====== The data

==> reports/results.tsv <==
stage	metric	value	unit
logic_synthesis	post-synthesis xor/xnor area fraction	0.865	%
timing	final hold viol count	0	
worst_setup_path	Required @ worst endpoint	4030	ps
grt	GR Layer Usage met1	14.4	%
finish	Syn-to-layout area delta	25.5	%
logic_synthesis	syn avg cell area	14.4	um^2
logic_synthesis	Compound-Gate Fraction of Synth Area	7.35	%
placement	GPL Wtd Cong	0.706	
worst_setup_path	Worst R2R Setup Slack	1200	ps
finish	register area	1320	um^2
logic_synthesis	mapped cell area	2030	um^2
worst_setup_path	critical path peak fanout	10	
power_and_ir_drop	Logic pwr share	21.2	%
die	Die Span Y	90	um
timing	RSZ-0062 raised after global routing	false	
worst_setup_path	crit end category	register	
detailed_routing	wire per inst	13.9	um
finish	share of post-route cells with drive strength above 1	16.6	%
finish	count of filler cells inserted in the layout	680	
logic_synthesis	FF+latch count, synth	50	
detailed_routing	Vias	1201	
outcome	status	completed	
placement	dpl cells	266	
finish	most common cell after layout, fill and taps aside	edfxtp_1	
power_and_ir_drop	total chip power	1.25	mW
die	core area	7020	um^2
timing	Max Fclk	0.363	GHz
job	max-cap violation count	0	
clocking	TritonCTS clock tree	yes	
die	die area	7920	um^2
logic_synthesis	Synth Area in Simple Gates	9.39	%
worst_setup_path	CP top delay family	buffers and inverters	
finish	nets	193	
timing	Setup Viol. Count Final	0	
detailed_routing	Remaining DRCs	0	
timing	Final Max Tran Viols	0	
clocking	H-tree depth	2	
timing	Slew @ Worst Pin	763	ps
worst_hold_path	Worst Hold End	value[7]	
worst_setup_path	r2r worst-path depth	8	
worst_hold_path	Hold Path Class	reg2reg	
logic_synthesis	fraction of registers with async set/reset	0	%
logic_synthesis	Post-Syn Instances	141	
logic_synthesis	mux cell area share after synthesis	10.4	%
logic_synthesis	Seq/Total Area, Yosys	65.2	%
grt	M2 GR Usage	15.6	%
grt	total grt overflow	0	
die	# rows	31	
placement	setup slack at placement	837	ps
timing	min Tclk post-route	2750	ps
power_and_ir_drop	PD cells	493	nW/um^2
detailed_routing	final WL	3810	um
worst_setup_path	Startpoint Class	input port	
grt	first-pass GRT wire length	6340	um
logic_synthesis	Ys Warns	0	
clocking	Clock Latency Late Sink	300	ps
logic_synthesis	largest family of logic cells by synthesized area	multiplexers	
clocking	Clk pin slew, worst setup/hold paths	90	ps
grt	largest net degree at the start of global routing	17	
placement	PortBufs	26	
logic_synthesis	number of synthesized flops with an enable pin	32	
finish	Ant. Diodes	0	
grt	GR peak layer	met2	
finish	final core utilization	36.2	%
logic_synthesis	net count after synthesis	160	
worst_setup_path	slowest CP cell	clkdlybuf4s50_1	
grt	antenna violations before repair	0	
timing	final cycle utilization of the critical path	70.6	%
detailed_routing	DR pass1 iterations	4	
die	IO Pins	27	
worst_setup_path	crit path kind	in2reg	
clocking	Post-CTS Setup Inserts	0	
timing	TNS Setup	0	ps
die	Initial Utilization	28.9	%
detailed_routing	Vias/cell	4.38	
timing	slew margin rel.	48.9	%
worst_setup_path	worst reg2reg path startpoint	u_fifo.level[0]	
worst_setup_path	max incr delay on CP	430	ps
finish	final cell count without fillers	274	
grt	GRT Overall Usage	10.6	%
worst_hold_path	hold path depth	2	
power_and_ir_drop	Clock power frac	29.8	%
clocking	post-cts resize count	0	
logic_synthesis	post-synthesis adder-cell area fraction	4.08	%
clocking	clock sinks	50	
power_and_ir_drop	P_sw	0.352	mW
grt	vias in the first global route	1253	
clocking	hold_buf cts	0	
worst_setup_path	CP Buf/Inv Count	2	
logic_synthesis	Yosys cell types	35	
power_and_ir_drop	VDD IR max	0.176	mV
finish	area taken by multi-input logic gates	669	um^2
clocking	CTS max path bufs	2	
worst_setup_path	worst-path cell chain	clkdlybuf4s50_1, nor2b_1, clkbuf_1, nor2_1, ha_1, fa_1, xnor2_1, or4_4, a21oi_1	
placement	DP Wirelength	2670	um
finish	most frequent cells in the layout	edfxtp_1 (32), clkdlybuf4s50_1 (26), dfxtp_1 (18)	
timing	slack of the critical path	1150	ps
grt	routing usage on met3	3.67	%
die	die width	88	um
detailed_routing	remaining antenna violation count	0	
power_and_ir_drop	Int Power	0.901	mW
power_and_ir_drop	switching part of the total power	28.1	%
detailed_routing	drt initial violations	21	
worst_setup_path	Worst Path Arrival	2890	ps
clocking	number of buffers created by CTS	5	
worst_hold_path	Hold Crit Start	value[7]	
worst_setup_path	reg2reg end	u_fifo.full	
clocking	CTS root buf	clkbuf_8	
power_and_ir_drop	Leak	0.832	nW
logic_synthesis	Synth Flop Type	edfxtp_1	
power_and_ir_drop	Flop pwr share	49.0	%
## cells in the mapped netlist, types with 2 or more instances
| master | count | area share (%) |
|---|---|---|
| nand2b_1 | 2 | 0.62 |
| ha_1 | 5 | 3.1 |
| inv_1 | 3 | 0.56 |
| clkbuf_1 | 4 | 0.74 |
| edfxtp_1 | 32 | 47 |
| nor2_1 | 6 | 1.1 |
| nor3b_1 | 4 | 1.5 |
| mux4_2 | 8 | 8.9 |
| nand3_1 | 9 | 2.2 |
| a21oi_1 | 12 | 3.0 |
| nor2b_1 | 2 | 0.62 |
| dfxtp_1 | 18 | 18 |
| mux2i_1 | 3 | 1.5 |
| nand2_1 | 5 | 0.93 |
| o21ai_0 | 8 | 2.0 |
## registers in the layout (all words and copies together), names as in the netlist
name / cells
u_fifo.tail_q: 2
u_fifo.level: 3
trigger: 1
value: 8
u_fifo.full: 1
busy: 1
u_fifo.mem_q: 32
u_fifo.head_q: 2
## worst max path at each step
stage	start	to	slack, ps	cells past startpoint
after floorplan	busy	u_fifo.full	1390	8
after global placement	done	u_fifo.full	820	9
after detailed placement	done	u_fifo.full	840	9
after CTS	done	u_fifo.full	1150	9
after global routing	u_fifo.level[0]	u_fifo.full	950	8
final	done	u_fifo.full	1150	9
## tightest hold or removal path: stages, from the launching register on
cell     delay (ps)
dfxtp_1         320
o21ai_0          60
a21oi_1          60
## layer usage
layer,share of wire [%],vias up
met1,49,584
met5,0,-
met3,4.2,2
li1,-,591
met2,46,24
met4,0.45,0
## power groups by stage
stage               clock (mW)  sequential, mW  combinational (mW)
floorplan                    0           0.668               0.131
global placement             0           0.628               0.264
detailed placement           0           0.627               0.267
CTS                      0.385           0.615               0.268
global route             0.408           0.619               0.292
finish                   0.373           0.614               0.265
--- config.mk ---
export PLATFORM = sky130hd
export DESIGN_NAME = fpaddsub_align_stage
export DESIGN_NICKNAME = d
export VERILOG_FILES = /design/src/rtl/fpaddsub_align_stage.sv
export SDC_FILE = /design/constraint.sdc
export NUM_CORES = 1
export LEC_CHECK = 0
export CAP_MARGIN = 20
export CORE_ASPECT_RATIO = 0.5
export CORE_UTILIZATION = 55
export DETAILED_ROUTE_END_ITERATION = 6
export GPL_TIMING_DRIVEN = 1
export PLACE_DENSITY = 0.9
export SETUP_SLACK_MARGIN = 0.05
export SYNTH_ARGS = -nofsm -noshare
export SYNTH_HDL_FRONTEND = slang
export SYNTH_SLANG_ARGS = --single-unit
--- constraint.sdc ---
create_clock -name clk -period 8.9 [get_ports clk]
set_input_delay 0.89 -clock clk [delete_from_list [all_inputs] [get_ports clk]]
set_output_delay 0.89 -clock clk [all_outputs]
set_load 0.02 [all_outputs]
File: src/flat_wrapper.sv
// flat-port wrapper written by rule: the top's interface ports become plain ports
module alu32_issue_ctrl_flat 
#(
    parameter int DEPTH   = 4,
    parameter int ALU_LAT = 1,
    parameter int MUL_LAT = 4,
    parameter int TAG_W   = 4
)
  (clk, rst_n, bus_cmd_valid, bus_cmd_op, bus_cmd_op1, bus_cmd_in0, bus_cmd_in1, bus_cmd_tag, bus_cmd_ready, bus_alu_op, bus_alu_op1, bus_alu_in0, bus_alu_in1, bus_alu_out, bus_alu_out0, bus_alu_carryout, bus_alu_overflow, bus_alu_zero, bus_alu_n, bus_res_valid, bus_res_lo, bus_res_hi, bus_res_flags, bus_res_tag, bus_res_err, bus_res_ready, bus_busy, bus_fifo_count);
  alu32_issue_ctrl_if #(.DEPTH(DEPTH), .TAG_W(TAG_W)) bus_i ();
  input  logic clk;
  input  logic rst_n;
  input wire logic [$bits(bus_i.cmd_valid)-1:0] bus_cmd_valid;
  input wire logic [$bits(bus_i.cmd_op)-1:0] bus_cmd_op;
  input wire logic [$bits(bus_i.cmd_op1)-1:0] bus_cmd_op1;
  input wire logic [$bits(bus_i.cmd_in0)-1:0] bus_cmd_in0;
  input wire logic [$bits(bus_i.cmd_in1)-1:0] bus_cmd_in1;
  input wire logic [$bits(bus_i.cmd_tag)-1:0] bus_cmd_tag;
  output wire logic [$bits(bus_i.cmd_ready)-1:0] bus_cmd_ready;
  output wire logic [$bits(bus_i.alu_op)-1:0] bus_alu_op;
  output wire logic [$bits(bus_i.alu_op1)-1:0] bus_alu_op1;
  output wire logic [$bits(bus_i.alu_in0)-1:0] bus_alu_in0;
  output wire logic [$bits(bus_i.alu_in1)-1:0] bus_alu_in1;
  input wire logic [$bits(bus_i.alu_out)-1:0] bus_alu_out;
  input wire logic [$bits(bus_i.alu_out0)-1:0] bus_alu_out0;
  input wire logic [$bits(bus_i.alu_carryout)-1:0] bus_alu_carryout;
  input wire logic [$bits(bus_i.alu_overflow)-1:0] bus_alu_overflow;
  input wire logic [$bits(bus_i.alu_zero)-1:0] bus_alu_zero;
  input wire logic [$bits(bus_i.alu_n)-1:0] bus_alu_n;
  output wire logic [$bits(bus_i.res_valid)-1:0] bus_res_valid;
  output wire logic [$bits(bus_i.res_lo)-1:0] bus_res_lo;
  output wire logic [$bits(bus_i.res_hi)-1:0] bus_res_hi;
  output wire logic [$bits(bus_i.res_flags)-1:0] bus_res_flags;
  output wire logic [$bits(bus_i.res_tag)-1:0] bus_res_tag;
  output wire logic [$bits(bus_i.res_err)-1:0] bus_res_err;
  input wire logic [$bits(bus_i.res_ready)-1:0] bus_res_ready;
  output wire logic [$bits(bus_i.busy)-1:0] bus_busy;
  output wire logic [$bits(bus_i.fifo_count)-1:0] bus_fifo_count;
  assign bus_i.cmd_valid = bus_cmd_valid;
  assign bus_i.cmd_op = bus_cmd_op;
  assign bus_i.cmd_op1 = bus_cmd_op1;
  assign bus_i.cmd_in0 = bus_cmd_in0;
  assign bus_i.cmd_in1 = bus_cmd_in1;
  assign bus_i.cmd_tag = bus_cmd_tag;
  assign bus_cmd_ready = bus_i.cmd_ready;
  assign bus_alu_op = bus_i.alu_op;
  assign bus_alu_op1 = bus_i.alu_op1;
  assign bus_alu_in0 = bus_i.alu_in0;
  assign bus_alu_in1 = bus_i.alu_in1;
  assign bus_i.alu_out = bus_alu_out;
  assign bus_i.alu_out0 = bus_alu_out0;
  assign bus_i.alu_carryout = bus_alu_carryout;
  assign bus_i.alu_overflow = bus_alu_overflow;
  assign bus_i.alu_zero = bus_alu_zero;
  assign bus_i.alu_n = bus_alu_n;
  assign bus_res_valid = bus_i.res_valid;
  assign bus_res_lo = bus_i.res_lo;
  assign bus_res_hi = bus_i.res_hi;
  assign bus_res_flags = bus_i.res_flags;
  assign bus_res_tag = bus_i.res_tag;
  assign bus_res_err = bus_i.res_err;
  assign bus_i.res_ready = bus_res_ready;
  assign bus_busy = bus_i.busy;
  assign bus_fifo_count = bus_i.fifo_count;
  alu32_issue_ctrl #(.DEPTH(DEPTH), .ALU_LAT(ALU_LAT), .MUL_LAT(MUL_LAT), .TAG_W(TAG_W)) u_core (.clk(clk), .rst_n(rst_n), .bus(bus_i));
endmodule
**src/rtl/sd_sample_sequencer_if.sv**
```systemverilog
// Request/strobe/result bundle between the sample sequencer and its requester/sampler.
// The master side drives the request and the serial data; the slave side is the sequencer.
interface sd_sample_sequencer_if;
    logic        req;
    logic [4:0]  addr;
    logic [1:0]  rdsel;
    logic        abort;
    logic        data;
    logic        x2;
    logic        y2;
    logic        v1;
    logic        v4;
    logic [6:0]  gdv;
    logic [6:0]  gdvn;
    logic [4:0]  adv;
    logic [4:0]  advn;
    logic [3:0]  crd;
    logic        busy;
    logic        valid;
    logic [13:0] result;

    modport master (
        output req, addr, rdsel, abort, data,
        input  x2, y2, v1, v4, gdv, gdvn, adv, advn, crd, busy, valid, result
    );

    modport slave (
        input  req, addr, rdsel, abort, data,
        output x2, y2, v1, v4, gdv, gdvn, adv, advn, crd, busy, valid, result
    );
endinterface

```
**src/rtl/sd_sample_sequencer.sv**
```systemverilog
// Serial read sequencer: steps a Johnson bit-position code over 14 bits, issues the
// W/X/Y/V phase strobes and shifts the sampler's DATA line into a 14-bit word.
module sd_sample_sequencer #(
    parameter int unsigned PhaseClks = 2
) (
    input logic                  sim_clk_i,
    input logic                  sim_rst_ni,
    sd_sample_sequencer_if.slave bus_io
);
    localparam int unsigned CntW = (PhaseClks > 1) ? $clog2(PhaseClks) : 1;
    localparam logic [CntW-1:0] CntMax = CntW'(PhaseClks - 1);

    typedef enum logic [1:0] {StIdle, StRun, StDone} state_e;
    typedef enum logic [1:0] {PhW, PhX, PhY, PhV} phase_e;

    state_e         state_q, state_d;
    phase_e         phase_q, phase_d;
    logic [CntW-1:0] pcnt_q, pcnt_d;
    logic [3:0]     bit_cnt_q, bit_cnt_d;
    logic [6:0]     gdv_q, gdv_d;
    logic [4:0]     adv_q, adv_d;
    logic [1:0]     rdsel_q, rdsel_d;
    logic [13:0]    result_q, result_d;
    logic           last_clk;
    logic           run;

    always_ff @(posedge sim_clk_i or negedge sim_rst_ni) begin
        if (!sim_rst_ni) begin
            state_q   <= StIdle;
            phase_q   <= PhW;
            pcnt_q    <= '0;
            bit_cnt_q <= '0;
            gdv_q     <= '0;
            adv_q     <= '0;
            rdsel_q   <= '0;
            result_q  <= '0;
        end else begin
            state_q   <= state_d;
            phase_q   <= phase_d;
            pcnt_q    <= pcnt_d;
            bit_cnt_q <= bit_cnt_d;
            gdv_q     <= gdv_d;
            adv_q     <= adv_d;
            rdsel_q   <= rdsel_d;
            result_q  <= result_d;
        end
    end

    assign last_clk = (pcnt_q == CntMax);

    always_comb begin
        state_d   = state_q;
        phase_d   = phase_q;
        pcnt_d    = pcnt_q;
        bit_cnt_d = bit_cnt_q;
        gdv_d     = gdv_q;
        adv_d     = adv_q;
        rdsel_d   = rdsel_q;
        result_d  = result_q;
        unique case (state_q)
            StIdle: begin
                if (bus_io.req && !bus_io.abort) begin
                    state_d   = StRun;
                    adv_d     = bus_io.addr;
                    rdsel_d   = bus_io.rdsel;
                    gdv_d     = 7'b0000001;
                    bit_cnt_d = 4'd1;
                    phase_d   = PhW;
                    pcnt_d    = '0;
                    result_d  = '0;
                end
            end
            StRun: begin
                if (bus_io.abort) begin
                    // Partial RESULT is deliberately kept for debug visibility.
                    state_d = StIdle;
                    gdv_d   = '0;
                    phase_d = PhW;
                    pcnt_d  = '0;
                end else if (last_clk) begin
                    pcnt_d = '0;
                    if (phase_q == PhV) begin
                        result_d = {result_q[12:0], bus_io.data};
                        if (bit_cnt_q == 4'd14) begin
                            state_d = StDone;
                            gdv_d   = '0;
                        end else begin
                            gdv_d     = {gdv_q[5:0], ~gdv_q[6]};
                            bit_cnt_d = bit_cnt_q + 4'd1;
                            phase_d   = PhW;
                        end
                    end else begin
                        phase_d = phase_e'(phase_q + 2'd1);
                    end
                end else begin
                    pcnt_d = pcnt_q + CntW'(1);
                end
            end
            StDone: state_d = StIdle;
            default: state_d = StIdle;
        endcase
    end

    assign run = (state_q == StRun);

    always_comb begin
        bus_io.x2     = run && (phase_q == PhX);
        bus_io.y2     = run && (phase_q == PhY);
        bus_io.v1     = run && ((phase_q == PhY) || (phase_q == PhV));
        bus_io.v4     = run && (phase_q == PhV) && last_clk;
        bus_io.busy   = run;
        bus_io.valid  = (state_q == StDone);
        bus_io.gdv    = gdv_q;
        bus_io.gdvn   = ~gdv_q;
        bus_io.adv    = adv_q;
        bus_io.advn   = ~adv_q;
        bus_io.result = result_q;
        bus_io.crd    = '0;
        if (run) begin
            bus_io.crd[rdsel_q] = 1'b1;
        end
    end
endmodule

```
**src/flat_wrapper.sv**
```systemverilog
// flat-port wrapper written by rule: the top's interface ports become plain ports
module sd_sample_sequencer_flat 
#(
    parameter int unsigned PhaseClks = 2
)
  (sim_clk_i, sim_rst_ni, bus_io_req, bus_io_addr, bus_io_rdsel, bus_io_abort, bus_io_data, bus_io_x2, bus_io_y2, bus_io_v1, bus_io_v4, bus_io_gdv, bus_io_gdvn, bus_io_adv, bus_io_advn, bus_io_crd, bus_io_busy, bus_io_valid, bus_io_result);
  sd_sample_sequencer_if bus_io_i ();
  input logic sim_clk_i;
  input logic sim_rst_ni;
  input wire logic [$bits(bus_io_i.req)-1:0] bus_io_req;
  input wire logic [$bits(bus_io_i.addr)-1:0] bus_io_addr;
  input wire logic [$bits(bus_io_i.rdsel)-1:0] bus_io_rdsel;
  input wire logic [$bits(bus_io_i.abort)-1:0] bus_io_abort;
  input wire logic [$bits(bus_io_i.data)-1:0] bus_io_data;
  output wire logic [$bits(bus_io_i.x2)-1:0] bus_io_x2;
  output wire logic [$bits(bus_io_i.y2)-1:0] bus_io_y2;
  output wire logic [$bits(bus_io_i.v1)-1:0] bus_io_v1;
  output wire logic [$bits(bus_io_i.v4)-1:0] bus_io_v4;
  output wire logic [$bits(bus_io_i.gdv)-1:0] bus_io_gdv;
  output wire logic [$bits(bus_io_i.gdvn)-1:0] bus_io_gdvn;
  output wire logic [$bits(bus_io_i.adv)-1:0] bus_io_adv;
  output wire logic [$bits(bus_io_i.advn)-1:0] bus_io_advn;
  output wire logic [$bits(bus_io_i.crd)-1:0] bus_io_crd;
  output wire logic [$bits(bus_io_i.busy)-1:0] bus_io_busy;
  output wire logic [$bits(bus_io_i.valid)-1:0] bus_io_valid;
  output wire logic [$bits(bus_io_i.result)-1:0] bus_io_result;
  assign bus_io_i.req = bus_io_req;
  assign bus_io_i.addr = bus_io_addr;
  assign bus_io_i.rdsel = bus_io_rdsel;
  assign bus_io_i.abort = bus_io_abort;
  assign bus_io_i.data = bus_io_data;
  assign bus_io_x2 = bus_io_i.x2;
  assign bus_io_y2 = bus_io_i.y2;
  assign bus_io_v1 = bus_io_i.v1;
  assign bus_io_v4 = bus_io_i.v4;
  assign bus_io_gdv = bus_io_i.gdv;
  assign bus_io_gdvn = bus_io_i.gdvn;
  assign bus_io_adv = bus_io_i.adv;
  assign bus_io_advn = bus_io_i.advn;
  assign bus_io_crd = bus_io_i.crd;
  assign bus_io_busy = bus_io_i.busy;
  assign bus_io_valid = bus_io_i.valid;
  assign bus_io_result = bus_io_i.result;
  sd_sample_sequencer #(.PhaseClks(PhaseClks)) u_core (.sim_clk_i(sim_clk_i), .sim_rst_ni(sim_rst_ni), .bus_io(bus_io_i));
endmodule
```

============

### Required action
If a line of the records above holds the word "Class", show it.

### Solution for this exercise
worst_hold_path	Hold Path Class	reg2reg	
worst_setup_path	Startpoint Class	input port	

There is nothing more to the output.